宫颈癌新辅助化疗药物的临床研究

目的:对比分析含奈达铂与含顺铂的TP方案在宫颈癌新辅助化疗中的疗效及不良反应。方法:81例Ⅰb2～Ⅱa期宫颈癌患者随机分为2组,A组(顺铂+多西他赛)40例、B组(奈达铂+多西他赛)41例,化疗1～2个疗程,比较2组疗效及不良反应。结果:在宫颈癌术前新辅助化疗中,2组疗效相当(其中A组总有效率为87.5%,B组总有效率为92.7%),2组差异无统计学意义(P>0.05);B组严重胃肠道反应(Ⅲ～Ⅳ度,发生率为0%)、重度骨髓抑制(Ⅲ～Ⅳ级,发生率为4.9%)的发生率明显低于A组(发生率分别为20.0%、15.0%),2组差异均有统计学意义(P<0.05);白细胞下降2组差异无统计学意义(P>0.05),血小板下降B组高于A组(P<0.05)。2组均未发现过敏反应、肝肾功能损害、神经毒性损伤、心功能异常。结论:在宫颈癌新辅助化疗中,奈达铂与顺铂疗效确切且相当,但是奈达铂与顺铂相比,不良反应轻、易耐受,可作为一线药物推荐。
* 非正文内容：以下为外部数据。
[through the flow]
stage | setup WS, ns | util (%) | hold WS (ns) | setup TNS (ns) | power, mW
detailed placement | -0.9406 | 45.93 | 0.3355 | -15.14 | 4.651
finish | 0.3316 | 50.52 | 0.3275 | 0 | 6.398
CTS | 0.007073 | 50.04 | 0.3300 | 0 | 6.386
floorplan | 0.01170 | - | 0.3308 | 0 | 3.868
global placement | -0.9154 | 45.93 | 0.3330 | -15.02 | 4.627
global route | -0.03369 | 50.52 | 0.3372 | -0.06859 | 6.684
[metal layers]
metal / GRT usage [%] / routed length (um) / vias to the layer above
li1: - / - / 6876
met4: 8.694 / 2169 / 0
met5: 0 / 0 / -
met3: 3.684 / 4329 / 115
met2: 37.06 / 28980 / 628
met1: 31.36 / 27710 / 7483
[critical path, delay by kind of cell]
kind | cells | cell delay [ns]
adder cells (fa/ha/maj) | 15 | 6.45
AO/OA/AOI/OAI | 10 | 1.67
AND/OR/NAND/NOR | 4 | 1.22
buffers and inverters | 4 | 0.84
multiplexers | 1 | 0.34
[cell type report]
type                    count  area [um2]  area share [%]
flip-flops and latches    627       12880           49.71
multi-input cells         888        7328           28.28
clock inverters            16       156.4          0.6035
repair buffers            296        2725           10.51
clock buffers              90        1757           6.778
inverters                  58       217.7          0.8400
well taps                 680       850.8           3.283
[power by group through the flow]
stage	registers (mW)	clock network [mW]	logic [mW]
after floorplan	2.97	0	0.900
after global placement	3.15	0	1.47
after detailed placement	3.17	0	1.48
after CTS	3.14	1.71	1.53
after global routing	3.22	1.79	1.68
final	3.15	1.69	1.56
Clinical Study of Neoadjuvant Chemotherapy Drugs for Cervical Cancer

OBJECTIVE： To analyze the therapeutic efficacy and adverse drug reaction of TP program containing nedaplatin and cisplatin as neoadjuvant chemotherapy for cervical cancer comparatively. METHODS： 81 cases of cervical cancer in Ⅰb2～Ⅱ a phase were randomly divided into 2 groups. 40 cases in group A （cisplatin＋docetaxel group） and 41 cases in group B （nedaplatin＋ docetaxel group） received 1～2 cycles of chemotherapy. The therapeutic efficacy and toxicity were compared between 2 groups. RE- SULTS： Therapeutic efficacy of neoadjuvant chemotherapy for cervical cancer before surgery in group A was similar to group B （the total effective rate： 87.5% for group A, 92.7% for group B）with no significant difference between the two groups （P〉 0.05）; The incidence of serious gastrointestinal reactions （Ⅲ～Ⅳ degrees, incidence rate of 0% ） and severe bone marrow suppression （ Ⅲ～Ⅳ grade, incidence rate of 4.9% ） in group B were significantly lower than group A （incidence rates of 20.0% and 15.0% ） （P〈0.05）. Leukopenia had no significant difference between the two groups （P〉0.05）. Thrombocytopenia of group B was higher than that of group A （P〈0.05）. The allergic reaction, liver and kidney dysfunction, neurotoxicity injury, heart dysfunction were not found in two groups. CONCLUSION： In neoadjuvant chemotherapy for cervical cancer, cisplatin vs. nedaplatin can achieve the same therapeutic efficacy. Nedaplatin can be recommended as the first-line drug for neoadjuvant chemotherapy with mild adverse drug reaction and good tolerance.